<file path="config.mk">
export PLATFORM = sky130hd
export DESIGN_NAME = shared_resource_arbiter
export DESIGN_NICKNAME = d
export VERILOG_FILES = /design/src/rtl/arb_pkg.sv /design/src/rtl/rr_pick.sv /design/src/rtl/shared_resource_arbiter.sv
export SDC_FILE = /design/constraint.sdc
export NUM_CORES = 1
export LEC_CHECK = 0
export CAP_MARGIN = 0
export CORE_MARGIN = 2
export CORE_UTILIZATION = 29
export CTS_CLUSTER_SIZE = 16
export DETAILED_ROUTE_END_ITERATION = 7
export GPL_TIMING_DRIVEN = 0
export PLACE_DENSITY = 0.82
export REMOVE_ABC_BUFFERS = 1
export SYNTH_ARGS = -nofsm -noshare
export SYNTH_HDL_FRONTEND = slang
export SYNTH_SLANG_ARGS = --single-unit
</file>
<file path="constraint.sdc">
create_clock -name clk -period 3.47 [get_ports clk]
set_input_delay 0.8675 -clock clk [delete_from_list [all_inputs] [get_ports clk]]
set_output_delay 0.8675 -clock clk [all_outputs]
set_load 0.1 [all_outputs]
</file>
<file path="src/rtl/arb_pkg.sv">
// rtl/arb_pkg.sv - shared types and constants for the shared resource arbiter
package arb_pkg;

  typedef enum logic {
    ARB_IDLE  = 1'b0,
    ARB_OWNED = 1'b1
  } arb_state_t;

  localparam int DEFAULT_MAX_HOLD = 16;

  // Width of a pointer/owner index into n requesters (at least one bit).
  function automatic int idx_w(input int n);
    return (n > 1) ? $clog2(n) : 1;
  endfunction

endpackage

</file>
<file path="src/rtl/rr_pick.sv">
// rtl/rr_pick.sv - combinational round-robin picker
// Finds the first set, non-excluded request searching upward from start, wrapping.
module rr_pick
  import arb_pkg::*;
#(
  parameter int  N  = 4,
  localparam int IW = idx_w(N)
) (
  input  logic [N-1:0]  req,
  input  logic [IW-1:0] start,
  input  logic [N-1:0]  excl,
  output logic [N-1:0]  onehot,
  output logic [IW-1:0] idx,
  output logic          valid
);

  always_comb begin
    int j;
    j      = 0;
    onehot = '0;
    idx    = '0;
    valid  = 1'b0;
    for (int i = 0; i < N; i++) begin
      j = int'(start) + i;
      if (j >= N) j = j - N;
      if (!valid && req[j] && !excl[j]) begin
        valid     = 1'b1;
        idx       = IW'(j);
        onehot[j] = 1'b1;
      end
    end
  end

endmodule

</file>
<file path="src/rtl/shared_resource_arbiter.sv">
// rtl/shared_resource_arbiter.sv - round-robin owner of a resource shared by N pipelines
// Define ARB_TIMEOUT_EN to force a handoff after MAX_HOLD cycles when others wait.
module shared_resource_arbiter
  import arb_pkg::*;
#(
  parameter int N_REQ    = 4,
  parameter int DATA_W   = 32,
  parameter int MAX_HOLD = DEFAULT_MAX_HOLD
) (
  input  logic                      clk,
  input  logic                      reset,
  input  logic [N_REQ-1:0]          req,
  output logic [N_REQ-1:0]          grant,
  input  logic [N_REQ*DATA_W-1:0]   req_data,
  output logic [DATA_W-1:0]         res_in,
  input  logic [DATA_W-1:0]         res_out,
  output logic [DATA_W-1:0]         resp_data,
  output logic                      busy,
  output logic [idx_w(N_REQ)-1:0]   owner,
  output logic                      timeout_pulse
);

  localparam int IW = idx_w(N_REQ);

  if (N_REQ < 2 || N_REQ > 16) begin : g_nreq_chk
    $error("N_REQ must be within 2..16");
  end
  if (MAX_HOLD < 2) begin : g_hold_chk
    $error("MAX_HOLD must be at least 2");
  end

  arb_state_t       state, state_nxt;
  logic [IW-1:0]    ptr, ptr_nxt, owner_nxt;
  logic [N_REQ-1:0] grant_nxt, pick_onehot;
  logic [IW-1:0]    pick_idx;
  logic             pick_valid, take, timeout_take, timeout_hit, owner_req;

  assign owner_req = req[owner];

  // Excluding the current grant lets the same picker serve both release and timeout handoff.
  rr_pick #(.N(N_REQ)) u_pick (
    .req    (req),
    .start  (ptr),
    .excl   (grant),
    .onehot (pick_onehot),
    .idx    (pick_idx),
    .valid  (pick_valid)
  );

  always_comb begin
    state_nxt    = state;
    grant_nxt    = grant;
    owner_nxt    = owner;
    ptr_nxt      = ptr;
    take         = 1'b0;
    timeout_take = 1'b0;
    case (state)
      ARB_IDLE: take = pick_valid;
      ARB_OWNED: begin
        if (!owner_req) begin
          if (pick_valid) begin
            take = 1'b1;
          end else begin
            state_nxt = ARB_IDLE;
            grant_nxt = '0;
          end
        end else if (timeout_hit && pick_valid) begin
          take         = 1'b1;
          timeout_take = 1'b1;
        end
      end
      default: state_nxt = ARB_IDLE;
    endcase
    if (take) begin
      state_nxt = ARB_OWNED;
      grant_nxt = pick_onehot;
      owner_nxt = pick_idx;
      ptr_nxt   = (pick_idx == IW'(N_REQ - 1)) ? '0 : pick_idx + IW'(1);
    end
  end

  always_ff @(posedge clk or negedge reset) begin
    if (!reset) begin
      state <= ARB_IDLE;
      grant <= '0;
      owner <= '0;
      ptr   <= '0;
    end else begin
      state <= state_nxt;
      grant <= grant_nxt;
      owner <= owner_nxt;
      ptr   <= ptr_nxt;
    end
  end

`ifdef ARB_TIMEOUT_EN
  localparam int CW = $clog2(MAX_HOLD);
  logic [CW-1:0] hold_cnt;

  assign timeout_hit = (hold_cnt == CW'(MAX_HOLD - 1));

  // Saturates at MAX_HOLD-1 while the owner is alone; any grant change restarts it.
  always_ff @(posedge clk or negedge reset) begin
    if (!reset) begin
      hold_cnt      <= '0;
      timeout_pulse <= 1'b0;
    end else begin
      timeout_pulse <= timeout_take;
      if (grant_nxt != grant)
        hold_cnt <= '0;
      else if (state == ARB_OWNED && owner_req && !timeout_hit)
        hold_cnt <= hold_cnt + CW'(1);
    end
  end
`else
  assign timeout_hit   = 1'b0;
  assign timeout_pulse = 1'b0;
`endif

  assign busy      = |grant;
  assign res_in    = (state == ARB_OWNED) ? req_data[int'(owner)*DATA_W +: DATA_W] : '0;
  assign resp_data = res_out;

endmodule

</file>
==> reports/qor.log <==
INFO  run_status     outcome=complete, no violations
INFO  placement      placed_cell_area=3760um^2
INFO  critical_path  cp_slowest_cell=dlygate4sd2_1
INFO  yosys          synth-seq-cells=9
INFO  yosys          synth.cell_area=2240um^2
INFO  clock_network  cts_hold_buf=0
INFO  yosys          synth.distinct_cells=40
INFO  critical_path  crit_path_start_kind=input port
INFO  sta            final.setup.worst_slack=0.0149ns
INFO  detailed_routing detail_route.wirelength=11700um
INFO  final_layout   fillCellCount=716
INFO  sta            timing.final.crit_share=99.6%
INFO  detailed_routing drt-pass1-iter-count=5
INFO  final_layout   final_common_cell=clkdlybuf4s50_1
INFO  sta            hold_viol=0
INFO  grt            grt_overflow=0
INFO  clock_network  cts-root-buf=clkbuf_8
INFO  sta            largest_clock_skew_in_the_final_design=0.00129ns
INFO  placement      detailed_place_hpwl=9960um
INFO  clock_network  clk-insertion-delay-late=0.23ns
INFO  critical_path  critical_path.cell_chain=clkdlybuf4s50_1 > mux4_2 > and2_1 > dlygate4sd2_1
INFO  floorplan      std_cell_rows=32
INFO  critical_path  endpoint=res_in[26]
INFO  yosys          synth-main-ff-cell=dfrtp_1
INFO  sta            period_needed=3.46ns
INFO  sta            finalSetupViolCount=0
INFO  yosys          postSynth.asyncResetShare=100%
INFO  floorplan      die_span_in_x=91.9um
INFO  sta            max_freq=289MHz
INFO  placement      gp_congestion=0.961
INFO  sta            finalMaxSlewViolations=0
INFO  final_layout   syn_to_final_growth=66.9%
INFO  floorplan      floorplan.initialDensity=29.5%
INFO  final_layout   mostFrequentLayoutCells=clkdlybuf4s50_1 (140), mux4_2 (36), and2_1 (32)
INFO  grt            maximum_number_of_pins_on_one_net_before_global_route_repair=36
INFO  critical_path  cp-end-kind=output port
INFO  detailed_routing detail_route.iter0.violations=92
INFO  critical_path  setup.reg_to_reg.worst_slack=0.23ns
INFO  floorplan      core_area=7610um^2
INFO  pwr            power.leakage=1.39nW
INFO  worst_hold_path holdCritPathClass=register to register
INFO  critical_path  worstPathBufferInverterCount=2
INFO  placement      portBuffers=172
INFO  clock_network  clk_transition_reported_paths=0.04ns
INFO  final_layout   layout.cells.non_filler=449
INFO  critical_path  crit_path_max_fanout=1
INFO  floorplan      design.portCount=238
INFO  sta            slew-limit-headroom=33.1%
INFO  clock_network  tritoncts=yes
INFO  sta            final.hold.worst_slack=0.585ns
INFO  pwr            power_density_over_cell_area=1130nW/um^2
INFO  floorplan      fp.dieArea=8450um^2
INFO  detailed_routing vias=2418
INFO  clock_network  clockBufferDepth=2
INFO  grt            vias_in_the_first_global_route=2497
INFO  detailed_routing detail_route.vias_per_cell=5.39
INFO  sta            timing_worst_slew_pin_value=1.01ns
INFO  pwr            design_power_total=4.23mW
INFO  detailed_routing drcViolationCount=0
INFO  yosys          postSynthCellCount=221
INFO  detailed_routing route.detailed.wl_per_inst=26.1um
INFO  critical_path  path_delay_family=buffers and inverters
INFO  critical_path  cp.required=2.60ns
INFO  critical_path  arrival=2.59ns
INFO  placement      dp_cells=445
INFO  sta            fin_tns_setup=0ns
INFO  critical_path  rr_worst_depth=7
INFO  clock_network  h-tree-depth=1
INFO  grt            initial_antenna_violation_count=0
INFO  critical_path  startpoint=req_data[58]
INFO  detailed_routing final_antenna_net_count=0
INFO  yosys          synth.yosys.warnings=0
INFO  critical_path  timing.critical_path.slowest_cell_delay=0.87ns
INFO  yosys          synth-edff-count=0
INFO  pwr            worst_ir_drop_vdd=523uV
INFO  final_layout   drive_above_1_share=15.9%
INFO  critical_path  critical_path_depth=4
INFO  final_layout   antenna-diode-count=0
INFO  clock_network  post_cts_buffers=0
INFO  yosys          postSynthAreaPerCell=10.1um^2
INFO  placement      place_ws=-0.466ns
INFO  grt            groute.usage.overall=26.9%
INFO  yosys          synth_seq_area_share=10.1%
INFO  run            maxCapViolCount=0
INFO  final_layout   finish.instance_area=3740um^2
INFO  grt            grt_first_pass_wirelength=16300um
INFO  critical_path  timing.rr.end=ptr[1]$_DFFE_PN0P_
INFO  clock_network  cts_made_buffers=3
INFO  clock_network  tritoncts_num_sinks=9
INFO  final_layout   fin_util=49.2%
INFO  final_layout   finalNetCount=522
INFO  critical_path  critical_path_class=input port to output port
INFO  sta            unrepaired_setup_endpoints_after_global_routing=yes
INFO  floorplan      die_height=91.9um
layer usage:
metal | vias up | track usage (%) | routed length, um
li1 | 1058 | - | -
met1 | 1127 | 21.1 | 3010
met2 | 189 | 45.0 | 5630
met3 | 42 | 18.2 | 1910
met4 | 2 | 21.5 | 1120
met5 | - | 4.49 | 42
Yosys cell counts (2+ instances only):
master	instances	area, um^2
o21ai_0	8	40.0
buf_6	4	45.0
a21o_1	2	15.0
nand2b_1	10	62.6
and2b_4	2	20.0
nand3b_1	2	15.0
or4_1	3	22.5
nor4_1	4	25.0
a21oi_1	7	35.0
and2_1	32	200
buf_2	3	15.0
o221ai_1	2	17.5
dfrtp_1	9	225
clkbuf_1	8	30.0
buf_4	33	248
nor2b_1	2	12.5
nand2_1	13	48.8
nand3_1	9	45.0
a221oi_1	4	35.0
buf_1	2	7.51
ha_1	8	100
mux4_2	36	811
final cells by class:
type / count / area, um^2 / share of cell area (%)
Clock buffer: 4 / 45.0 / 1.20
Inverter: 2 / 7.51 / 0.201
Multi-Input combinational cell: 159 / 1660 / 44.3
Sequential cell: 9 / 230 / 6.16
Tap cell: 102 / 128 / 3.41
Timing Repair Buffer: 173 / 1670 / 44.7
cell families (layout without fill, tap and decap cells):
kind of cell | Yosys count | in the layout | share of synthesized area (%)
flops | 9 | 9 | 10.1
buf+inv | 53 | 179 | 16.0
compound gates | 29 | 29 | 9.27
simple gates | 83 | 83 | 22.3
other cells | 1 | 1 | 0.167
xor+xnor | 1 | 1 | 0.391
fa+ha+maj | 8 | 8 | 4.47
mux | 37 | 37 | 37.4
power breakdown:
part | internal (mW) | switching, mW
Clock | 0.0800 | 0.0409
Combinational | 1.14 | 2.59
Sequential | 0.152 | 0.221
Total | 1.37 | 2.85
tightest hold or removal path, stage by stage (launching register included):
cell and delay (ns):
dfrtp_1 0.42, nand2_1 0.07, o21ai_0 0.06
worst min path at each step:
stage	slack, ns	cells after the start	startpoint	endpoint
final	0.58	2	grant[0]$_DFFE_PN0P_	grant[0]$_DFFE_PN0P_
after global routing	0.63	2	grant[1]$_DFFE_PN0P_	grant[1]$_DFFE_PN0P_
after CTS	0.58	2	grant[0]$_DFFE_PN0P_	grant[0]$_DFFE_PN0P_
after detailed placement	0.58	2	grant[0]$_DFFE_PN0P_	grant[0]$_DFFE_PN0P_
after global placement	0.57	2	grant[0]$_DFFE_PN0P_	grant[0]$_DFFE_PN0P_
after floorplan	0.57	0	reset	async pin
what timing repair did:
action	4_1_cts	5_1_grt
cloned	0	0
gates resized for setup	33	17
pin swaps	0	0
endpoints found under the setup margin	33	21
No activity file was read; power rests on OpenSTA's default activity.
################
**TASK STATEMENT**
For each line in the entries that contains the string "floorplan", make a copy.

**ANSWER FOR THE TASK**
INFO  floorplan      std_cell_rows=32
INFO  floorplan      die_span_in_x=91.9um
INFO  floorplan      floorplan.initialDensity=29.5%
INFO  floorplan      core_area=7610um^2
INFO  floorplan      design.portCount=238
INFO  floorplan      fp.dieArea=8450um^2
INFO  floorplan      die_height=91.9um
after floorplan	0.57	0	reset	async pin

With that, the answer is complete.